ENTRIES SUPPLIED START
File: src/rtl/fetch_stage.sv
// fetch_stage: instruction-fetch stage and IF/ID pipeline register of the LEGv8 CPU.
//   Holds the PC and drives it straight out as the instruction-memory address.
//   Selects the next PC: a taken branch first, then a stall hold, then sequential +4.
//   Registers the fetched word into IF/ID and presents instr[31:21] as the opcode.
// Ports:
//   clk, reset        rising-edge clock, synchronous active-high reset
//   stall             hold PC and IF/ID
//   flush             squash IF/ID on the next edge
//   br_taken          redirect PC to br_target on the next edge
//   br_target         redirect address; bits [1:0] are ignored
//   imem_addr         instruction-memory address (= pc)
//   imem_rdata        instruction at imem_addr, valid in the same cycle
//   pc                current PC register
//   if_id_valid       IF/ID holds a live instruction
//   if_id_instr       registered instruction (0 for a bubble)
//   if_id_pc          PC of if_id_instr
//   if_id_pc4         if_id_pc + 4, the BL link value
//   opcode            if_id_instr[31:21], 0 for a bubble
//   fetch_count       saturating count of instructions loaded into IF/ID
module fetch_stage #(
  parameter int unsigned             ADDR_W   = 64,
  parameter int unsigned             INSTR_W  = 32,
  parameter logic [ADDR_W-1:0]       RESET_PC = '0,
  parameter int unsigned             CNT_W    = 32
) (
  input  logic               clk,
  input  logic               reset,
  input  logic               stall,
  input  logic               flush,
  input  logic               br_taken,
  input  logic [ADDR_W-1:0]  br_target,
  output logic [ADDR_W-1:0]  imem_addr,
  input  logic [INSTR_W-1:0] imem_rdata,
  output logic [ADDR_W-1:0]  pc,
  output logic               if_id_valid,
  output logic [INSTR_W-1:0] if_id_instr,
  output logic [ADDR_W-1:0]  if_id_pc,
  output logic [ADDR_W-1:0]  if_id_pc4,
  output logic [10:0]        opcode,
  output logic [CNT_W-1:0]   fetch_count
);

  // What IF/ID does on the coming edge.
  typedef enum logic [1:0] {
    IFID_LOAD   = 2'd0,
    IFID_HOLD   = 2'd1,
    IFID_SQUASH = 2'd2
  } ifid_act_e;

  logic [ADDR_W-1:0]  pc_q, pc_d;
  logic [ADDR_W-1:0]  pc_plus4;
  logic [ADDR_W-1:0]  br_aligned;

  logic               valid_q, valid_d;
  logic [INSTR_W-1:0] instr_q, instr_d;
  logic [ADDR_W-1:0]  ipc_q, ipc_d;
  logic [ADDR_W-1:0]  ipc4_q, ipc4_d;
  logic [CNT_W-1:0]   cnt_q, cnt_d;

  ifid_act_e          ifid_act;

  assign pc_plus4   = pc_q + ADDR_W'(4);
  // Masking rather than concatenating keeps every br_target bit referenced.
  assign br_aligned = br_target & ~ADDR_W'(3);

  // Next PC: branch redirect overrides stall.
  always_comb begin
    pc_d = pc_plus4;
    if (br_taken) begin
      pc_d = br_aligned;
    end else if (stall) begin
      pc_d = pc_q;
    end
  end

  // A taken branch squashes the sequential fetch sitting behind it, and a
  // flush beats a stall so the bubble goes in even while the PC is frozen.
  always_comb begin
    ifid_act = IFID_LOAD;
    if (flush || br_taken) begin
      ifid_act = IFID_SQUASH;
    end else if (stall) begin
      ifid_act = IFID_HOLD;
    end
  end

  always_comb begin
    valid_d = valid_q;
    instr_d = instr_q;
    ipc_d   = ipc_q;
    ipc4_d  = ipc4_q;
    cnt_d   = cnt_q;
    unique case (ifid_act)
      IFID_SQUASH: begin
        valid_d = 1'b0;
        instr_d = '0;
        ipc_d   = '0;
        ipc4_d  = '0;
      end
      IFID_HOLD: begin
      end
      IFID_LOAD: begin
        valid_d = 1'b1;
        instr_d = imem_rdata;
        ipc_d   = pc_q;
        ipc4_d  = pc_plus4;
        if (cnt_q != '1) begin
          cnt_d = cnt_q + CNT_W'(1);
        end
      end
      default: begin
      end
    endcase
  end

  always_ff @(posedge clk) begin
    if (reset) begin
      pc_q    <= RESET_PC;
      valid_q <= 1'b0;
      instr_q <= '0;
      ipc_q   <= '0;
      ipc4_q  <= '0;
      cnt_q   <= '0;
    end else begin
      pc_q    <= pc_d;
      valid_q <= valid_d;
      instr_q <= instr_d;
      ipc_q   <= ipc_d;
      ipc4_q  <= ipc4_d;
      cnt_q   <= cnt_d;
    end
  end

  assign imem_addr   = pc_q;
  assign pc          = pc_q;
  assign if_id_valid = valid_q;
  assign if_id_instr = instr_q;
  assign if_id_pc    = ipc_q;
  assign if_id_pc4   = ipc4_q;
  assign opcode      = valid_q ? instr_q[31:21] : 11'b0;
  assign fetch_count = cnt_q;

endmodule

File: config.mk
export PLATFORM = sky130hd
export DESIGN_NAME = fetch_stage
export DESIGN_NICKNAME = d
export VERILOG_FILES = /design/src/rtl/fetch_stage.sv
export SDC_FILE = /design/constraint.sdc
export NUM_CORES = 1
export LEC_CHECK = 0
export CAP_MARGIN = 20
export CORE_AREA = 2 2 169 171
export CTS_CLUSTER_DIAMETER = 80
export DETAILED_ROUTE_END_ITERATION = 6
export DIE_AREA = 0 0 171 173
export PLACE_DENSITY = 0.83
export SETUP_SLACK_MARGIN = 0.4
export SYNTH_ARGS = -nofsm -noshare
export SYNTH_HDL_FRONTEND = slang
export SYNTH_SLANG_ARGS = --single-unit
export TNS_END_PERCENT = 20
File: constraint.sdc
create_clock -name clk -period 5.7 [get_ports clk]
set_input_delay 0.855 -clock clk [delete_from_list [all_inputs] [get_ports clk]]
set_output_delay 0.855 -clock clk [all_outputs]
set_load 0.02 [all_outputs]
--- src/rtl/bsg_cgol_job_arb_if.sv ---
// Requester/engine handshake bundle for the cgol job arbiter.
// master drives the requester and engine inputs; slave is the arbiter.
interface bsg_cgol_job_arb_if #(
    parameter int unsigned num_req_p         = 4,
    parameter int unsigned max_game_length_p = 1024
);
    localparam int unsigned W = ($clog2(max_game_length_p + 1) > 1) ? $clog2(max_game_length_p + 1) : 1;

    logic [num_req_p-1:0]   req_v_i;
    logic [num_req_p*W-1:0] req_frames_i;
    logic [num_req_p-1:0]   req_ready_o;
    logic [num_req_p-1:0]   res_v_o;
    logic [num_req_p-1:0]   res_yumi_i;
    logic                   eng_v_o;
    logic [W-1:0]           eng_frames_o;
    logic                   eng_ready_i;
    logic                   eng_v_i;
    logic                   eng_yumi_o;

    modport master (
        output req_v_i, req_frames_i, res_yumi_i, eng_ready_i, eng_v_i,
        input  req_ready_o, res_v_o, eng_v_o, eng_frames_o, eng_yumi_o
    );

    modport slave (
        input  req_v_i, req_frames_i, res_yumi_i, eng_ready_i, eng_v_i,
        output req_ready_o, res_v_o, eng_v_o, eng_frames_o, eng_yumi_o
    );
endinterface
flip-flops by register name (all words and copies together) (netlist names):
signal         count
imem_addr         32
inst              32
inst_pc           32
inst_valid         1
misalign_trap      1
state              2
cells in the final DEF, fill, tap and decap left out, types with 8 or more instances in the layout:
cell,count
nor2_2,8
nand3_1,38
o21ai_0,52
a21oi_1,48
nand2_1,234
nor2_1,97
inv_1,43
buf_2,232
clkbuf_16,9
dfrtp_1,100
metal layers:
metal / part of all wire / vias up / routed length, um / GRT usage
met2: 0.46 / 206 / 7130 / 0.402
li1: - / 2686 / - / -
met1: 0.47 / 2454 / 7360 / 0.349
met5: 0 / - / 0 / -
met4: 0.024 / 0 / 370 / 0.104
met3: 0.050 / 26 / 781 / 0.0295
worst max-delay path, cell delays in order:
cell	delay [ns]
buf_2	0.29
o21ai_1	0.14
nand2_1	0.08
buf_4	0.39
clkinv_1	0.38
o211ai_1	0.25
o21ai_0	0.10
ENTRIES SUPPLIED END
*EXERCISE DETAILS*
Every line above that includes the string "metal" needs to be copied.

*ANSWER AREA*
metal layers:
metal / part of all wire / vias up / routed length, um / GRT usage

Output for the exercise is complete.